◆ **EXERCISE GOAL**: Below are records; work out how many of their lines hold the string "only" and give that number alone.

◆ **THE INPUT**:
********

**config.mk**
```make
export PLATFORM = sky130hd
export DESIGN_NAME = sreq_port
export DESIGN_NICKNAME = d
export VERILOG_FILES = /design/src/rtl/sreq_pkg.sv /design/src/rtl/sreq_sync.sv /design/src/rtl/sreq_txshift.sv /design/src/rtl/sreq_rxshift.sv /design/src/rtl/sreq_seq.sv /design/src/rtl/sreq_port.sv
export SDC_FILE = /design/constraint.sdc
export NUM_CORES = 1
export LEC_CHECK = 0
export BUFFER_PORTS_ARGS = -buffer_cell sky130_fd_sc_hd__buf_2
export CAP_MARGIN = 5
export CORE_UTILIZATION = 40
export CTS_CLUSTER_SIZE = 24
export DETAILED_ROUTE_END_ITERATION = 10
export SLEW_MARGIN = 20
export SYNTH_ARGS = -nofsm -noshare
export SYNTH_HDL_FRONTEND = slang
export SYNTH_SLANG_ARGS = --single-unit
```
**constraint.sdc**
```tcl
create_clock -name clk -period 2.3 [get_ports clk]
set_clock_uncertainty 0.15 [all_clocks]
set_input_delay 0.46 -clock clk [delete_from_list [all_inputs] [get_ports clk]]
set_output_delay 0.46 -clock clk [all_outputs]
set_load 0.05 [all_outputs]
```
**src/rtl/sreq_pkg.sv**
```systemverilog
package sreq_pkg;

  typedef enum logic [1:0] {
    ST_IDLE = 2'd0,
    ST_TX   = 2'd1,
    ST_WAIT = 2'd2,
    ST_RX   = 2'd3
  } sreq_state_e;

endpackage

```
**src/rtl/sreq_sync.sv**
```systemverilog
module sreq_sync #(
  parameter int unsigned       WIDTH   = 1,
  parameter int unsigned       STAGES  = 2,
  parameter logic [WIDTH-1:0]  RST_VAL = '0
) (
  input  logic             clk,
  input  logic             rst_n,
  input  logic [WIDTH-1:0] d_i,
  output logic [WIDTH-1:0] q_o
);

  logic [STAGES-1:0][WIDTH-1:0] pipe_q;

  generate
    if (STAGES < 2) begin : g_bad
      initial $error("sreq_sync needs at least two stages");
    end
  endgenerate

  always_ff @(posedge clk or negedge rst_n) begin
    if (!rst_n) begin
      pipe_q <= {STAGES{RST_VAL}};
    end else begin
      pipe_q <= {pipe_q[STAGES-2:0], d_i};
    end
  end

  assign q_o = pipe_q[STAGES-1];

endmodule

```
**src/rtl/sreq_txshift.sv**
```systemverilog
module sreq_txshift #(
  parameter int unsigned DATA_W = 8
) (
  input  logic              clk,
  input  logic              rst_n,
  input  logic              load_i,
  input  logic [DATA_W-1:0] byte_i,
  input  logic              active_i,
  input  logic              shift_i,
  output logic              dat_o
);

  logic [DATA_W-1:0] sh_q, sh_d;
  logic              dat_q, dat_d;
  logic              sh_en;

  assign sh_en = load_i | (active_i & shift_i);

  always_comb begin
    sh_d  = sh_q;
    dat_d = dat_q;
    if (load_i) begin
      sh_d  = byte_i;
      dat_d = 1'b1;
    end else if (active_i && shift_i) begin
      sh_d  = {sh_q[DATA_W-2:0], 1'b0};
      dat_d = sh_q[DATA_W-1];
    end else if (!active_i) begin
      dat_d = 1'b1;
    end
  end

  always_ff @(posedge clk or negedge rst_n) begin
    if (!rst_n) begin
      sh_q <= '0;
    end else if (sh_en) begin
      sh_q <= sh_d;
    end
  end

  always_ff @(posedge clk or negedge rst_n) begin
    if (!rst_n) begin
      dat_q <= 1'b1;
    end else begin
      dat_q <= dat_d;
    end
  end

  assign dat_o = dat_q;

  // a driven bit does not move between falling edges
  p_tx_hold_r3: assert property (@(posedge clk) disable iff (!rst_n)
    (active_i && !shift_i && !load_i) |=> $stable(dat_o));

  // line rests high outside the transmit phase
  p_idle_high_r4: assert property (@(posedge clk) disable iff (!rst_n)
    (!active_i && $past(!active_i)) |-> dat_o);

endmodule

```
**src/rtl/sreq_rxshift.sv**
```systemverilog
module sreq_rxshift #(
  parameter int unsigned DATA_W = 8
) (
  input  logic              clk,
  input  logic              rst_n,
  input  logic              capture_i,
  input  logic              last_i,
  input  logic              bit_i,
  output logic [DATA_W-1:0] byte_o
);

  logic [DATA_W-1:0] sh_q;
  logic [DATA_W-1:0] out_q;
  logic [DATA_W-1:0] assembled;

  assign assembled = {sh_q[DATA_W-2:0], bit_i};

  always_ff @(posedge clk or negedge rst_n) begin
    if (!rst_n) begin
      sh_q <= '0;
    end else if (capture_i) begin
      sh_q <= assembled;
    end
  end

  always_ff @(posedge clk or negedge rst_n) begin
    if (!rst_n) begin
      out_q <= '0;
    end else if (capture_i && last_i) begin
      out_q <= assembled;
    end
  end

  assign byte_o = out_q;

  // the presented byte changes only on completion of a reply
  p_rx_hold_r6: assert property (@(posedge clk) disable iff (!rst_n)
    !(capture_i && last_i) |=> $stable(byte_o));

endmodule

```
**src/rtl/sreq_seq.sv**
```systemverilog
module sreq_seq
  import sreq_pkg::*;
#(
  parameter int unsigned DATA_W      = 8,
  parameter int unsigned PERIOD_CYC  = 50000,
  parameter int unsigned TIMEOUT_CYC = 6000
) (
  input  logic        clk,
  input  logic        rst_n,
  input  logic        rise_i,
  output sreq_state_e state_o,
  output logic        launch_o,
  output logic        capture_o,
  output logic        last_o,
  output logic        valid_o,
  output logic        err_o,
  output logic        busy_o
);

  localparam int unsigned CNT_W   = $clog2(DATA_W);
  localparam int unsigned TMR_MAX = (PERIOD_CYC > TIMEOUT_CYC) ? PERIOD_CYC : TIMEOUT_CYC;
  localparam int unsigned TMR_W   = $clog2(TMR_MAX + 1);
  localparam logic [CNT_W-1:0] CNT_LAST = CNT_W'(DATA_W - 1);
  localparam logic [TMR_W-1:0] PER_LAST = TMR_W'(PERIOD_CYC - 1);
  localparam logic [TMR_W-1:0] TO_LAST  = TMR_W'(TIMEOUT_CYC - 1);

  sreq_state_e      state_q, state_d;
  logic [CNT_W-1:0] cnt_q, cnt_d;
  logic [TMR_W-1:0] tmr_q, tmr_d;
  logic             valid_q, valid_d;
  logic             err_q, err_d;
  logic             in_reply;

  assign in_reply = (state_q == ST_WAIT) || (state_q == ST_RX);

  always_comb begin
    state_d  = state_q;
    cnt_d    = cnt_q;
    launch_o = 1'b0;
    valid_d  = 1'b0;
    err_d    = 1'b0;
    last_o   = 1'b0;
    unique case (state_q)
      ST_IDLE: begin
        cnt_d = '0;
        if (tmr_q == PER_LAST) begin
          launch_o = 1'b1;
          state_d  = ST_TX;
        end
      end
      ST_TX: begin
        if (rise_i) begin
          if (cnt_q == CNT_LAST) begin
            cnt_d   = '0;
            state_d = ST_WAIT;
          end else begin
            cnt_d = cnt_q + 1'b1;
          end
        end
      end
      ST_WAIT: begin
        if (rise_i) begin
          cnt_d   = CNT_W'(1);
          state_d = ST_RX;
        end else if (tmr_q == TO_LAST) begin
          err_d   = 1'b1;
          state_d = ST_IDLE;
        end
      end
      ST_RX: begin
        if (rise_i) begin
          if (cnt_q == CNT_LAST) begin
            last_o  = 1'b1;
            valid_d = 1'b1;
            cnt_d   = '0;
            state_d = ST_IDLE;
          end else begin
            cnt_d = cnt_q + 1'b1;
          end
        end else if (tmr_q == TO_LAST) begin
          err_d   = 1'b1;
          state_d = ST_IDLE;
        end
      end
      default: state_d = ST_IDLE;
    endcase
  end

  always_comb begin
    if ((state_d != state_q) || (in_reply && rise_i)) begin
      tmr_d = '0;
    end else if (state_q == ST_TX) begin
      tmr_d = tmr_q;
    end else begin
      tmr_d = tmr_q + 1'b1;
    end
  end

  always_ff @(posedge clk or negedge rst_n) begin
    if (!rst_n) begin
      state_q <= ST_IDLE;
      cnt_q   <= '0;
      tmr_q   <= '0;
      valid_q <= 1'b0;
      err_q   <= 1'b0;
    end else begin
      state_q <= state_d;
      cnt_q   <= cnt_d;
      tmr_q   <= tmr_d;
      valid_q <= valid_d;
      err_q   <= err_d;
    end
  end

  assign state_o   = state_q;
  assign capture_o = in_reply & rise_i;
  assign valid_o   = valid_q;
  assign err_o     = err_q;
  assign busy_o    = (state_q != ST_IDLE);

  // completion strobe is a single cycle
  p_valid_pulse_r6: assert property (@(posedge clk) disable iff (!rst_n)
    valid_o |=> !valid_o);

  // busy is already low when completion is reported
  p_valid_idle_r9: assert property (@(posedge clk) disable iff (!rst_n)
    valid_o |-> !busy_o);

  // timeout reports once and leaves the block idle
  p_err_pulse_r8: assert property (@(posedge clk) disable iff (!rst_n)
    err_o |-> (!busy_o && !valid_o) ##1 !err_o);

  // an exchange only starts from the idle phase
  p_launch_idle_r2: assert property (@(posedge clk) disable iff (!rst_n)
    $rose(busy_o) |-> $past(state_q == ST_IDLE));

endmodule

```
**src/rtl/sreq_port.sv**
```systemverilog
module sreq_port
  import sreq_pkg::*;
#(
  parameter int unsigned DATA_W      = 8,
  parameter int unsigned PERIOD_CYC  = 50000,
  parameter int unsigned TIMEOUT_CYC = 6000,
  parameter int unsigned SYNC_STAGES = 2
) (
  input  logic              clk,
  input  logic              rst_n,
  input  logic              ser_clk_i,
  input  logic              ser_dat_i,
  output logic              ser_dat_o,
  input  logic [DATA_W-1:0] tx_byte_i,
  output logic [DATA_W-1:0] rx_byte_o,
  output logic              rx_valid_o,
  output logic              busy_o,
  output logic              err_o
);

  logic        rst_q;
  logic        rst_int_n;
  logic [1:0]  pins_s;
  logic        sclk_s, sdat_s, sclk_prev_q;
  logic        rise, fall;
  sreq_state_e state;
  logic        launch, capture, last;

  sreq_sync #(.WIDTH(1), .STAGES(2), .RST_VAL(1'b0)) u_rst_sync (
    .clk   (clk),
    .rst_n (rst_n),
    .d_i   (1'b1),
    .q_o   (rst_q)
  );
  assign rst_int_n = rst_q;

  sreq_sync #(.WIDTH(2), .STAGES(SYNC_STAGES), .RST_VAL(2'b11)) u_pin_sync (
    .clk   (clk),
    .rst_n (rst_int_n),
    .d_i   ({ser_clk_i, ser_dat_i}),
    .q_o   (pins_s)
  );
  assign sclk_s = pins_s[1];
  assign sdat_s = pins_s[0];

  always_ff @(posedge clk or negedge rst_int_n) begin
    if (!rst_int_n) begin
      sclk_prev_q <= 1'b1;
    end else begin
      sclk_prev_q <= sclk_s;
    end
  end

  assign rise = sclk_s & ~sclk_prev_q;
  assign fall = ~sclk_s & sclk_prev_q;

  sreq_seq #(
    .DATA_W      (DATA_W),
    .PERIOD_CYC  (PERIOD_CYC),
    .TIMEOUT_CYC (TIMEOUT_CYC)
  ) u_seq (
    .clk       (clk),
    .rst_n     (rst_int_n),
    .rise_i    (rise),
    .state_o   (state),
    .launch_o  (launch),
    .capture_o (capture),
    .last_o    (last),
    .valid_o   (rx_valid_o),
    .err_o     (err_o),
    .busy_o    (busy_o)
  );

  sreq_txshift #(.DATA_W(DATA_W)) u_tx (
    .clk      (clk),
    .rst_n    (rst_int_n),
    .load_i   (launch),
    .byte_i   (tx_byte_i),
    .active_i (state == ST_TX),
    .shift_i  (fall),
    .dat_o    (ser_dat_o)
  );

  sreq_rxshift #(.DATA_W(DATA_W)) u_rx (
    .clk       (clk),
    .rst_n     (rst_int_n),
    .capture_i (capture),
    .last_i    (last),
    .bit_i     (sdat_s),
    .byte_o    (rx_byte_o)
  );

endmodule

```
==> results of run 1 <==
## kinds of logic (layout without fill, tap and decap cells)
| logic type | count (synthesis) | count (layout) | share of synthesized area, % |
|---|---|---|---|
| buffers and inverters | 9 | 48 | 1.89 |
| muxes | 18 | 18 | 8.21 |
| and+or+nand+nor | 82 | 82 | 20.2 |
| AOI/OAI and AO/OA | 28 | 28 | 9.08 |
| xor gates and xnor gates | 10 | 10 | 3.57 |
| adders and majority gates | 3 | 3 | 1.53 |
| other | 1 | 1 | 0.153 |
| DFF | 54 | 54 | 55.4 |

********

◆ **RESPONSE AREA**: 2